I grew up in New Boston and am a proud graduate of New Boston Central School (NBCS) and Goffstown High. I’ve also had the joy of watching my children grow up here, and attend NBCS and Mountain View Middle School, as well as being able to host foreign exchange students who attended Goffstown High. Therefore, I believe I have an understanding of what area residents’ concerns might be and what questions they might have about the legal system. But, as lawyers, we don’t always live in the “real world,” and often take for granted how much of an understanding others have of how the law works. If there are issues I can address, please reach out to me and let me know what’s on your mind.
A topic that I believe may currently be affecting people locally is how the COVID-19 pandemic involves the legal system. One way is potential liability on the part of employers—can they be sued if an employee or customer contracts the virus? There is a very short answer in the case of employer/employee interaction— no. Almost 100 years ago, our Legislature, like every other state, passed the Workers’ Compensation law, which, in exchange for no-fault benefits for employees who are hurt or become ill at work, prohibits lawsuits.
However, an employee who contracts the virus because of exposure at work is entitled to workers’ compensation benefits—primarily payment of medical bills and disability benefits. The problem is that you must prove you caught it at work, which is not always easy. For that reason, one of the Governor’s early Executive Orders included a presumption that first responders who contract the virus did so at work.
Unfortunately, that has not been extended to all essential workers yet. If you too believe that people who are in jobs that involve frequent contact with the public deserve similar consideration, contact our Legislators about introducing stronger workers’ compensation protections.
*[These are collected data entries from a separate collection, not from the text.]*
Context: an optimization exercise on an open-source flow, tuned for small area, a short achievable clock period and few clock cycles. The choices shown serve that exercise and are no tape-out recipe.
The RTL was checked by simulation tests, not by an equivalence proof against the original design.
Power and IR drop assume default switching activity.

--- design/flow/run.sh ---
#!/bin/bash
# synth_recipe.tcl (not shown) runs the flow's synth.tcl, then flattens the netlist and writes it again
# the make line also repeats each setting of config.mk as NAME=value (left out here)
make -C /OpenROAD-flow-scripts/flow DESIGN_CONFIG=/design/flow/config.mk WORK_HOME=/design/flow/orfs CLKGATE_MAP_FILE= SYNTH_SCRIPT=/design/flow/synth_recipe.tcl finish
--- design/flow/config.mk ---
export PLATFORM = sky130hd
export DESIGN_NAME = vhil_gateway
export DESIGN_NICKNAME = vhil_gateway
export VERILOG_FILES = /design/flow/design.v
export SDC_FILE = /design/flow/constraint.sdc
export NUM_CORES = 4
export LEC_CHECK = 0
export CAP_MARGIN = 20
export CORE_AREA = 5 5 105 105
export DIE_AREA = 0 0 110 110
export SLEW_MARGIN = 20
--- design/flow/constraint.sdc ---
create_clock -name core_clock -period 5.0 [get_ports {clk}]
set_input_delay 1.0000 -clock core_clock [delete_from_list [all_inputs] [get_ports {clk}]]
set_output_delay 1.0000 -clock core_clock [all_outputs]
set_load 0.01 [all_outputs]
--- design/flow/design.v ---
module pkt_decoder (
    input  wire [39:0] pkt,             
    output wire        ok,
    output wire [1:0]  err,             
    output wire [15:0] voltage_mv,
    output wire [7:0]  temp_c
);
    localparam [7:0] SYNC = 8'hAA;
    wire [7:0] b0 = pkt[39:32];
    wire [7:0] b1 = pkt[31:24];
    wire [7:0] b2 = pkt[23:16];
    wire [7:0] b3 = pkt[15:8];
    wire [7:0] b4 = pkt[7:0];
    wire [7:0] checksum = b0 + b1 + b2 + b3;
    wire sync_bad = (b0 != SYNC);
    wire sum_bad  = (checksum != b4);
    assign err        = sync_bad ? 2'd1 : (sum_bad ? 2'd2 : 2'd0);
    assign ok         = !sync_bad && !sum_bad;
    assign voltage_mv = {b1, b2};
    assign temp_c     = b3;
endmodule
module safety_classifier (
    input  wire [15:0] voltage_mv,
    input  wire [7:0]  temp_c,
    output reg  [7:0]  status
);
    localparam [7:0]  TEMP_CRIT = 8'd60;
    localparam [15:0] VOLT_WARN = 16'd3100;
    localparam [7:0] TAG_OK            = 8'h00;
    localparam [7:0] TAG_WARN_LOW_VOLT = 8'h01;
    localparam [7:0] TAG_CRIT_TEMP     = 8'h02;
    always @(*) begin
        if (temp_c > TEMP_CRIT)
            status = TAG_CRIT_TEMP;
        else if (voltage_mv < VOLT_WARN)
            status = TAG_WARN_LOW_VOLT;
        else
            status = TAG_OK;
    end
endmodule
module payload_marshaller (
    input  wire [15:0] voltage_mv,
    input  wire [7:0]  temp_c,
    input  wire [7:0]  status,
    output wire [31:0] id,
    output wire [7:0]  len,
    output wire [63:0] payload          
);
    localparam [31:0] EGRESS_ID  = 32'h0000_0100;
    localparam [7:0]  EGRESS_LEN = 8'h08;
    assign id      = EGRESS_ID;
    assign len     = EGRESS_LEN;
    assign payload = {voltage_mv[15:8], voltage_mv[7:0], temp_c, status, 32'h0};
endmodule
module frame_serializer (
    input  wire [31:0]  id,
    input  wire [7:0]   len,
    input  wire [63:0]  payload,
    output wire [103:0] bytes
);
    assign bytes = {id[31:24], id[23:16], id[15:8], id[7:0], len, payload};
endmodule
module vhil_gateway (
    input  wire        clk,
    input  wire        rst,             
    input  wire        rx_valid,
    input  wire [7:0]  rx_data,
    input  wire        rx_eos,
    input  wire        rx_err,
    output wire        rx_ready,
    output wire        tx_valid,
    input  wire        tx_ready,
    output wire [7:0]  tx_data,
    output wire        tx_last,
    output wire        ev_valid,
    output wire [2:0]  ev_kind,
    output wire [15:0] ev_voltage_mv,
    output wire [7:0]  ev_temp_c,
    output wire [1:0]  halt_cause
);
    localparam [7:0] SYNC = 8'hAA;
    localparam [2:0] S_AWAIT_SYNC = 3'd0;
    localparam [2:0] S_ACCUMULATE = 3'd1;
    localparam [2:0] S_VALIDATE   = 3'd2;
    localparam [2:0] S_HALTED     = 3'd3;
    localparam [2:0] S_EMIT       = 3'd4;
    localparam [3:0] FRAME_LEN    = 4'd13;
    localparam [2:0] EV_NONE            = 3'd0;
    localparam [2:0] EV_READING         = 3'd1;
    localparam [2:0] EV_CHECKSUM_DROP   = 3'd2;
    localparam [2:0] EV_STREAM_CLOSED   = 3'd3;
    localparam [2:0] EV_TRANSPORT_ERROR = 3'd4;
    localparam [1:0] HC_NONE            = 2'd0;
    localparam [1:0] HC_STREAM_CLOSED   = 2'd1;
    localparam [1:0] HC_TRANSPORT_ERROR = 2'd2;
    reg [2:0] st;
    reg [2:0] cnt;
    reg [7:0] buf_q [0:4];
    reg [1:0] halt_q;
    reg         tx_valid_q;
    reg [103:0] frame_q;        
    reg [3:0]   tx_idx;         
    reg        ev_valid_q;
    reg [2:0]  ev_kind_q;
    reg [15:0] ev_voltage_q;
    reg [7:0]  ev_temp_q;
    wire rx_accepting = (st == S_AWAIT_SYNC) || (st == S_ACCUMULATE);
    assign rx_ready   = rx_accepting;
    wire rx_fire   = rx_ready && (rx_valid || rx_eos || rx_err);
    wire ev_err    = rx_fire && rx_err;
    wire ev_eos    = rx_fire && !rx_err && rx_eos;
    wire ev_byte   = rx_fire && !rx_err && !rx_eos;
    wire [39:0] window = {buf_q[0], buf_q[1], buf_q[2], buf_q[3], buf_q[4]};
    wire        dec_ok;
    wire [1:0]  dec_err;
    wire [15:0] dec_voltage;
    wire [7:0]  dec_temp;
    wire [7:0]  cls_status;
    wire [31:0] frm_id;
    wire [7:0]  frm_len;
    wire [63:0] frm_payload;
    wire [103:0] frm_bytes;
    pkt_decoder u_dec (
        .pkt        (window),
        .ok         (dec_ok),
        .err        (dec_err),
        .voltage_mv (dec_voltage),
        .temp_c     (dec_temp)
    );
    safety_classifier u_cls (
        .voltage_mv (dec_voltage),
        .temp_c     (dec_temp),
        .status     (cls_status)
    );
    payload_marshaller u_bld (
        .voltage_mv (dec_voltage),
        .temp_c     (dec_temp),
        .status     (cls_status),
        .id         (frm_id),
        .len        (frm_len),
        .payload    (frm_payload)
    );
    frame_serializer u_ser (
        .id         (frm_id),
        .len        (frm_len),
        .payload    (frm_payload),
        .bytes      (frm_bytes)
    );
    always @(posedge clk) begin
        if (rst) begin
            st         <= S_AWAIT_SYNC;
            cnt        <= 3'd0;
            halt_q     <= HC_NONE;
            tx_valid_q <= 1'b0;
            ev_valid_q <= 1'b0;
            ev_kind_q  <= EV_NONE;
        end else begin
            ev_valid_q <= 1'b0;
            ev_kind_q  <= EV_NONE;
            case (st)
                S_AWAIT_SYNC, S_ACCUMULATE: begin
                    if (ev_err) begin
                        halt_q     <= HC_TRANSPORT_ERROR;
                        cnt        <= 3'd0;
                        st         <= S_HALTED;
                        ev_valid_q <= 1'b1;
                        ev_kind_q  <= EV_TRANSPORT_ERROR;
                    end else if (ev_eos) begin
                        halt_q     <= HC_STREAM_CLOSED;
                        cnt        <= 3'd0;
                        st         <= S_HALTED;
                        ev_valid_q <= 1'b1;
                        ev_kind_q  <= EV_STREAM_CLOSED;
                    end else if (ev_byte) begin
                        if (st == S_AWAIT_SYNC) begin
                            if (rx_data == SYNC) begin
                                buf_q[0] <= rx_data;
                                cnt      <= 3'd1;
                                st       <= S_ACCUMULATE;
                            end
                        end else begin
                            buf_q[cnt] <= rx_data;
                            cnt        <= cnt + 3'd1;
                            if (cnt == 3'd4)
                                st <= S_VALIDATE;
                        end
                    end
                end
                S_VALIDATE: begin
                    cnt        <= 3'd0;
                    ev_valid_q <= 1'b1;
                    if (dec_ok) begin
                        ev_kind_q    <= EV_READING;
                        ev_voltage_q <= dec_voltage;
                        ev_temp_q    <= dec_temp;
                        tx_valid_q   <= 1'b1;
                        frame_q      <= frm_bytes;
                        tx_idx       <= 4'd0;
                        st           <= S_EMIT;
                    end else begin
                        ev_kind_q <= EV_CHECKSUM_DROP;
                        st        <= S_AWAIT_SYNC;
                    end
                end
                S_EMIT: begin
                    if (tx_ready) begin
                        if (tx_idx == FRAME_LEN - 4'd1) begin
                            tx_valid_q <= 1'b0;
                            st         <= S_AWAIT_SYNC;
                        end else begin
                            tx_idx <= tx_idx + 4'd1;
                        end
                    end
                end
                default: ;   
            endcase
        end
    end
    assign tx_valid      = tx_valid_q;
    assign tx_data       = frame_q[8 * (FRAME_LEN - 4'd1 - tx_idx) +: 8];
    assign tx_last       = (tx_idx == FRAME_LEN - 4'd1);
    assign ev_valid      = ev_valid_q;
    assign ev_kind       = ev_kind_q;
    assign ev_voltage_mv = ev_voltage_q;
    assign ev_temp_c     = ev_temp_q;
    assign halt_cause    = halt_q;
endmodule
==> flow_summary.toml <==
[cts]
cts_buffers = 9
cts.clk_slew.worst_paths_ps = 90
cts.sinks = 83
post_cts_resize_count = 0
holdBufCountCts = 0
cts-root-buf = "clkbuf_8"
cts_tree = "yes"
clockBufferDepth = 2
h-tree-depth = 3
worstSkewPairLatency_ps = 350
post-cts-setup-buffer-count = 0

[synthesis]
synth_cell_types = 52
synth_seq_area_share = 0.568
synth_nets = 364
async_flop_share = 0
ys_warn_count = 2
ys_seq_elements = 83
postSynthAreaPerCell_sq_um = 12.8
yosys_most_used_dff = "edfxtp_1"
synth_area_sq_um = 4160
synthCells = 325
synth_edf_count = 70

[detailed_routing]
drcViolationCount = 0
dr.pass1.iters = 4
postRouteAntennaNets = 0
vias = 2538
routedWlPerCell_um = 15.8
vias_per_cell = 5.07
totalWireLength_um = 7930
drt_iter0_drc = 91

[layout]
n_antenna_cell = 0
fillers = 888
final_cells = 501
synthToLayoutAreaGrowth_pct = 17.2
design_area_sq_um = 4870
drive_above_1_share = 0.0842
utilization = 0.499
layout.nets = 402

[sta]
finClkSkew_ps = 8.32
fin_crit_ps = 4390
fin_crit_sh = 0.878
rsz0062_at_grt = "no"
setup_viol = 0
setup_tns_ps = 0
slew_violations = 0
final_hold_viol_count = 0
fmaxAchievable_mhz = 228
maxSlewHeadroom = 0.503
worstMarginPinSlew_ps = 746

[pwr]
p_sw_frac = 0.235
power_frac_seq = 0.598
pwr-share-comb = 0.056
clkPwrFrac = 0.346
powerDensity_nw_per_um2 = 261
power_leakage_nw = 1.64
power_w = 0.00127
ir_drop_mv = 0.102
power.switching_w = 0.000298
internal-power_w = 0.000972

[worst_setup_path]
cpMaxStageDelayCell = "ha_1"
crit_arrival_ps = 3390
worst-path-buf-inv = 2
required_ps = 4000
rr_worst_depth = 13
r2r-end = "tx_idx[1]$_SDFFCE_PN0P_"
critPathMaxStageDelay_ps = 760
cp_max_fo = 12
criticalPathCategory = "reg -> out"
rrSetupSlack_ps = 920
crit_path_end_kind = "primary output"
cp_cell_sequence = "clkinv_1 -> ha_1 -> nor2b_1 -> a21oi_1 -> o32ai_1 -> clkdlybuf4s50_1"
startpoint_type = "register"
rr_startpoint = "buf_q[3][1]$_DFFE_PP_"
cp_top_family = "buffers and inverters"

[placed_design]
place_congestion = 0.927
io_buffers = 54
dp.final_hpwl_um = 6200
placed_area_sq_um = 4680
place_inst = 485

[global_routing]
grt_pass1_wl_um = 13000
grt_util_all_layers = 0.144
grt_overflow = 0
antenna_found_initial = 0
grt_pass1_vias = 2472
grt_max_degree = 30

[floorplan]
ios = 55
start_util = 0.425
std_cell_rows = 36
die_h_um = 110
dieArea_sq_um = 12100
die_x_um = 110
core_sq_um = 9770

[job]
drv_cap = 0

[hold_path]
min_path_cells = 0
min_to = "ev_voltage_q[6]$_DFFE_PP_"
hp-class = "reg -> reg"
min_from = "buf_q[2][6]$_DFFE_PP_"

[run_status]
status = "no timing/DRC/antenna violations"
registers in the layout, indices dropped and copies added (netlist names):
name / flops
ev_kind_q: 3
halt_q: 2
tx_idx: 4
tx_valid_q: 1
cnt: 3
frame_q: 3
ev_valid_q: 1
ev_temp_q: 7
ev_voltage_q: 16
buf_q: 40
st: 3
worst max-delay path by stage:
stage / from / endpoint / slack (ps) / cells after the start
after detailed placement: buf_q[3][1]$_DFFE_PP_ / tx_idx[3]$_SDFFCE_PN0P_ / 940 / 13
after global routing: tx_idx[0]$_SDFFCE_PN0P_ / tx_data[3] / 300 / 6
after CTS: tx_idx[0]$_SDFFCE_PN0P_ / tx_data[3] / 550 / 6
final: tx_idx[0]$_SDFFCE_PN0P_ / tx_data[3] / 610 / 6
after floorplan: buf_q[3][1]$_DFFE_PP_ / tx_idx[0]$_SDFFCE_PN0P_ / 830 / 12
after global placement: tx_idx[0]$_SDFFCE_PN0P_ / tx_data[3] / 1010 / 6
layer usage:
metal  share of wire  GRT usage  vias to the layer above  routed length (um)
met2            0.48      0.226                       79                3770
met1            0.44      0.196                     1214                3530
li1                -          -                     1234                   -
met4           0.020     0.0606                        0                 157
met3           0.060     0.0297                       11                 476
met5               0          0                        -                   0
cell usage in the layout, fill, tap and decap left out, types with 7 or more instances in the layout:
cell type        count
clkdlybuf4s50_1     54
nor2_1              32
clkbuf_8             9
o21ai_0              7
edfxtp_1            70
inv_1               16
xor2_1               8
mux2i_1              9
dfxtp_1             13
a21oi_1             18
xnor2_1             13
ha_1                11
nand2_1             14
fa_1                14
cell usage after synthesis (all sizes together), types with 3 or more instances:
cell | instances | area share
a21oi | 18 | 0.022
a311oi | 3 | 0.0063
a31o | 3 | 0.0063
a31oi | 3 | 0.0045
buf | 30 | 0.051
dfxtp | 13 | 0.063
edfxtp | 70 | 0.51
fa | 14 | 0.067
ha | 11 | 0.033
inv | 16 | 0.014
mux2i | 9 | 0.022
nand2 | 14 | 0.013
nand3 | 4 | 0.0048
nand4 | 6 | 0.0090
nor2 | 33 | 0.030
nor2b | 5 | 0.0075
nor3 | 7 | 0.0096
nor4b | 5 | 0.011
o21ai | 7 | 0.0084
xnor2 | 13 | 0.027
xor2 | 8 | 0.017
through the flow:
step / hold WS, ps / setup slack (ps)
3_5_place_dp: 439 / 939
2_1_floorplan: 426 / 833
5_1_grt: 481 / 302
4_1_cts: 461 / 548
3_3_place_gp: 439 / 1010
6_report: 458 / 609
logic make-up after synthesis:
family                     count (synthesis)  synth area share
muxes                                     10            0.0271
AOI/OAI and AO/OA                         47            0.0773
xor gates and xnor gates                  21            0.0442
DFF                                       83             0.568
buffers and inverters                     49            0.0680
and+or+nand+nor                           90             0.115
adders and majority gates                 25             0.100
power by group through the flow:
stage | Sequential [W] | Combinational [W] | Clock [W]
2_1_floorplan | 0.000773 | 0.0000397 | 0
3_3_place_gp | 0.000776 | 0.0000707 | 0
3_5_place_dp | 0.000776 | 0.0000712 | 0
4_1_cts | 0.000760 | 0.0000716 | 0.000454
5_1_grt | 0.000761 | 0.0000784 | 0.000485
6_report | 0.000760 | 0.0000712 | 0.000439
cell type report:
class / count / area, sq um / share of cell area
flip-flops and latches: 83 / 2360 / 0.485
well taps: 133 / 166 / 0.0341
multi-input cells: 193 / 1510 / 0.311
clock inverters: 7 / 65.1 / 0.0134
repair buffers: 59 / 578 / 0.119
clock buffers: 9 / 124 / 0.0254
inverters: 17 / 63.8 / 0.0131
Testbench counts, summed over its fixed seeds: cycles 43,722.

==> port drivers added, routing unchanged <==
Ports are ideal in the flow. The routed layout listed here was re-timed in OpenROAD. Step 1, drivers: a clkbuf_16 drives clk and a buf_2 each remaining input, both assumed. Step 2 moves the port delays by t, midway between the first and last clock arrival at a register: inputs arrive t later, outputs are due t later. That takes back most of the time a late clock gives input paths. Slacks: ideal ports / drivers / drivers and shift; pairs: ideal ports / drivers.
shift t [ns]: 0.381
setup WS [ns]: 0.609 / 0.578 / 0.922
worst slew at a driven data input, ns: 0.03
After both steps setup and hold are still met in this run. The setup slack of this run moves by -0.031 ns with the drivers and by +0.313 ns with both steps.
In the case of customers or vendors, although there is a theoretical right to sue a business which you believe negligently caused you to be exposed to COVID-19, proving that link is even more difficult, if not impossible. Therefore, although there has been much debate nationally and at the state level about passing legislation to “protect” businesses from these suits, my practical experience as a lawyer leads me to believe that this is an attempt to “fix what ain’t broke,” as they used to say when I was in the Legislature.